▶ _WORK ITEM_
Please find the lines in the entries below that contain the word "stage", and copy each one.

Saved entries
┄┄┄┄┄┄┄┄┄┄
`design/flow/run.sh`:
```
#!/bin/bash
# OpenROAD 26Q1-2900-gdf79404cd8, Yosys 0.63+post, stock flow scripts
make -C /OpenROAD-flow-scripts/flow DESIGN_CONFIG=/design/flow/config.mk WORK_HOME=/design/flow/orfs finish
```
`design/flow/config.mk`:
```
export PLATFORM = sky130hd
export DESIGN_NAME = MUX_ALU
export DESIGN_NICKNAME = MUX_ALU
export VERILOG_FILES = /design/flow/design.v
export SDC_FILE = /design/flow/constraint.sdc
export NUM_CORES = 4
export LEC_CHECK = 1
export CORE_AREA = 10 10 70 70
export DIE_AREA = 0 0 80 80
```
`design/flow/constraint.sdc`:
```
current_design MUX_ALU

set clk_period 1.0
set clk_io_pct 0.2

create_clock -name clk0 -period $clk_period

set non_clock_inputs [all_inputs -no_clocks]
set_input_delay [expr $clk_period * $clk_io_pct] -clock clk0 $non_clock_inputs
set_output_delay [expr $clk_period * $clk_io_pct] -clock clk0 [all_outputs]
```
`design/flow/design.v`:
```
module MUX_ALU(
input ALUSrc,
input [31:0]Output2_from_RF,
input [31:0]Imm_Ext,
output reg [31:0]SRC_B_TO_ALU
);
always @(*)
begin
case (ALUSrc)
          1'b0:
		  SRC_B_TO_ALU = Output2_from_RF ;
		  1'b1 :
		  SRC_B_TO_ALU = Imm_Ext ;
default :
SRC_B_TO_ALU = Output2_from_RF;
endcase
end
endmodule
```
==> flow_summary.yaml <==
# synthesis and place-and-route metrics
run_status:
  status: "finished, violations left"
  violations: "negative setup slack"
power_and_ir_drop:
  p_per_area_nw_per_um2: 388.8
  p_leak_uw: 0.0008419
  vdd_ir_drop_max_v: 0.0001596
  power.total_uw: 596.0
placed_design:
  hpwl_mm: 2.383
  finalWeightedCongestion: 0.7550
  portBuffers: 97
yosys:
  yosysSeqAreaShare_pct: 0
  ys_cells: 36
  synth.most_common_cell: "mux2_4"
  yosys_area_um2: 544.3
  top_area_cell: "mux2_4"
  synth.distinct_cells: 4
  syn_area_um2: 544.3
  yosys_warnings: 1
  synthTopCellsByArea: "mux2_4 (83%), buf_12 (11%), mux2_2 (4.1%)"
  yosys-top-cells-count: "mux2_4 (30), buf_12 (3), mux2_2 (2)"
  avgSynthCellArea_um2: 15.12
  yosysTopAreaCellShare_pct: 82.76
  syn_inst: 36
setup_path:
  cp-end-kind: "output port"
  cp_data_arrival_time_ns: 0.96
  startpoint: "ALUSrc"
  crit_fanout: 4
  required_ns: 0.80
  cp-start-kind: "primary input"
  worstSetupPathType: "in -> out"
final_timing:
  worst_pin_slew_ns: 0.1088
  holdWs_ns: 0.6955
  fmax_mhz: 859.5
  post-route-period-util_pct: 116.4
  drv_slew: 0
  finalHoldViolCount: 0
  rsz0062_at_grt: "true"
  fin_crit_ns: 1.164
  setup_viol: 32
  setup_slack_ns: -0.1635
  relSlewSlack_pct: 92.75
global_route:
  busiest_layer: "met2"
  grt_pass1_vias: 726
  use_met1_pct: 8.570
  gr-total-overflow: 0
  grtUsageTotal_pct: 7.504
  use_met3_pct: 2.841
  grt_start_max_net_pins: 12
  grt_pass1_wl_mm: 3.926
  antenna_found_initial: 0
  grtUsageMet2_pct: 13.64
die:
  rows: 21
  ios: 97
  fp.coreArea_um2: 3416
  fp.dieH_um: 80
  core_util_floorplan_pct: 15.93
  chipArea_um2: 6400
  die_w_um: 80
layout:
  fill_cells: 362
  nClkBuffers: 0
  area.combinational_um2: 480.5
  seqCellArea_um2: 0
  layout-drive-gt1-share_pct: 52.59
  syn_to_final_growth_pct: 181.6
  seq_cells: 0
drt:
  firstDrtPassIters: 2
  num_vias: 683
  first_iter_violations: 1
  num_antenna_cells: 0
  drc: 0
  antenna_left: 0
  via_per_inst: 3.773
  routedWlPerCell_um: 14.68
  drt_wl_total_mm: 2.657
hold_path:
  hold_class: "in -> out"
  hold_path_depth: 3
  hp-start: "Imm_Ext[29]"
  whs_endpoint: "SRC_B_TO_ALU[29]"
flow_run:
  maxCapViolations: 0
  warning_count: 34
clock_tree:
  cts_hold_buf: 0
-- stage by stage --
stage	area (um^2)	setup TNS (ns)	cells	setup slack (ns)	util [%]
finish	1533	-2.991	181	-0.1635	44.87
global route	1533	-3.599	181	-0.1863	44.87
detailed placement	1524	-15.37	177	-0.4963	44.62
CTS	1486	-3.299	181	-0.1687	43.52
floorplan	544.3	0	36	0.06690	-
global placement	1524	-15.28	177	-0.4927	44.62
$ cat run.sh
#!/bin/bash
# OpenROAD 26Q1-2900-gdf79404cd8, Yosys 0.63+post, stock flow scripts
make -C /OpenROAD-flow-scripts/flow DESIGN_CONFIG=/design/flow/config.mk WORK_HOME=/design/flow/orfs finish
$ cat config.mk
export PLATFORM = sky130hd
export DESIGN_NAME = encoder
export DESIGN_NICKNAME = encoder
export VERILOG_FILES = /design/flow/design.v
export SDC_FILE = /design/flow/constraint.sdc
export NUM_CORES = 4
export LEC_CHECK = 1
export CORE_UTILIZATION = 50
$ cat constraint.sdc
current_design encoder

set clk_period 4.0
set clk_io_pct 0.2

create_clock -name clk0 -period $clk_period [get_ports {clk}]

set non_clock_inputs [all_inputs -no_clocks]
set_input_delay [expr $clk_period * $clk_io_pct] -clock clk0 $non_clock_inputs
set_output_delay [expr $clk_period * $clk_io_pct] -clock clk0 [all_outputs]
$ cat design.v
module encoder(
    input [7:0] MX,
    input start,
    input stop,
    input clk,
     output reg [7:0] CX,
	 output reg [1:0] state,
	 output reg [1:0] next_state,
	 output reg out,
	 output reg load,
	 output reg work,
	 output reg [7:0] counter,
	 output reg [2:0] counter_out
    );
parameter S_idle = 2'b00 , 
				S_in = 2'b01,
				S_out = 2'b10;	
reg [7:0] X0,X1,X2,X3,X4,X5;
wire [7:0] X5MX,X0_h,X1_h,X2_h,X3_h,X4_h,X5_h;
always@(negedge(clk))
	begin
		if(stop) state = S_idle;
		else     state = next_state;
	end
always@(state,start,counter,counter_out)
	begin
		load = 0;
		work = 0;
		out  = 0;
		case(state)
			S_idle: 
				begin
					load = 1; 
					if(start) 
						next_state = S_in;
				end
			S_in:	
				begin
					work = 1;
					if(counter>=249) 
						next_state = S_out;
				end
			S_out:
				begin
					out = 1;
					if(counter_out>5)
						next_state = S_idle;
				end
			default: next_state = S_idle;
		endcase
	end
assign  X5MX = X5 ^ MX;
wire [7:0] g0 = 117;
wire [7:0] g1 = 49;
wire [7:0] g2 = 58;
wire [7:0] g3 = 158;
wire [7:0] g4 = 4;
wire [7:0] g5 = 126;
multiply M0 (.A(X5MX),.B(g0),.X(X0_h));
multiply M1 (.A(X5MX),.B(g1),.X(X1_h));
multiply M2 (.A(X5MX),.B(g2),.X(X2_h));
multiply M3 (.A(X5MX),.B(g3),.X(X3_h));
multiply M4 (.A(X5MX),.B(g4),.X(X4_h));
multiply M5 (.A(X5MX),.B(g5),.X(X5_h));
always@(posedge(clk))
	begin
		if(load)
			begin
				counter <= 8'b00000000;
				counter_out <= 3'b000;
				X0 <= 8'b00000000;
				X1 <= 8'b00000000;
				X2 <= 8'b00000000;
				X3 <= 8'b00000000;
				X4 <= 8'b00000000;
				X5 <= 8'b00000000;
				CX <= 8'b00000000;
			end
		if(work)
			begin
				X5 <= X4^X5_h;
				X4 <= X3^X4_h;
				X3 <= X2^X3_h;
				X2 <= X1^X2_h;
				X1 <= X0^X1_h;
				X0 <= X0_h;
				CX <= MX;
				counter <= counter + 1;
			end
		 if(out)
			begin
				CX <= X5;
				X5 <= X4;
				X4 <= X3;
				X3 <= X2;
				X2 <= X1;
				X1 <= X0;
				X0 <= 8'b00000000;
				counter_out <= counter_out+1;
			end
	end
endmodule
┄┄┄┄┄┄┄┄┄┄
▶ _OUTPUT FOR THIS EXERCISE_
-- stage by stage --
stage	area (um^2)	setup TNS (ns)	cells	setup slack (ns)	util [%]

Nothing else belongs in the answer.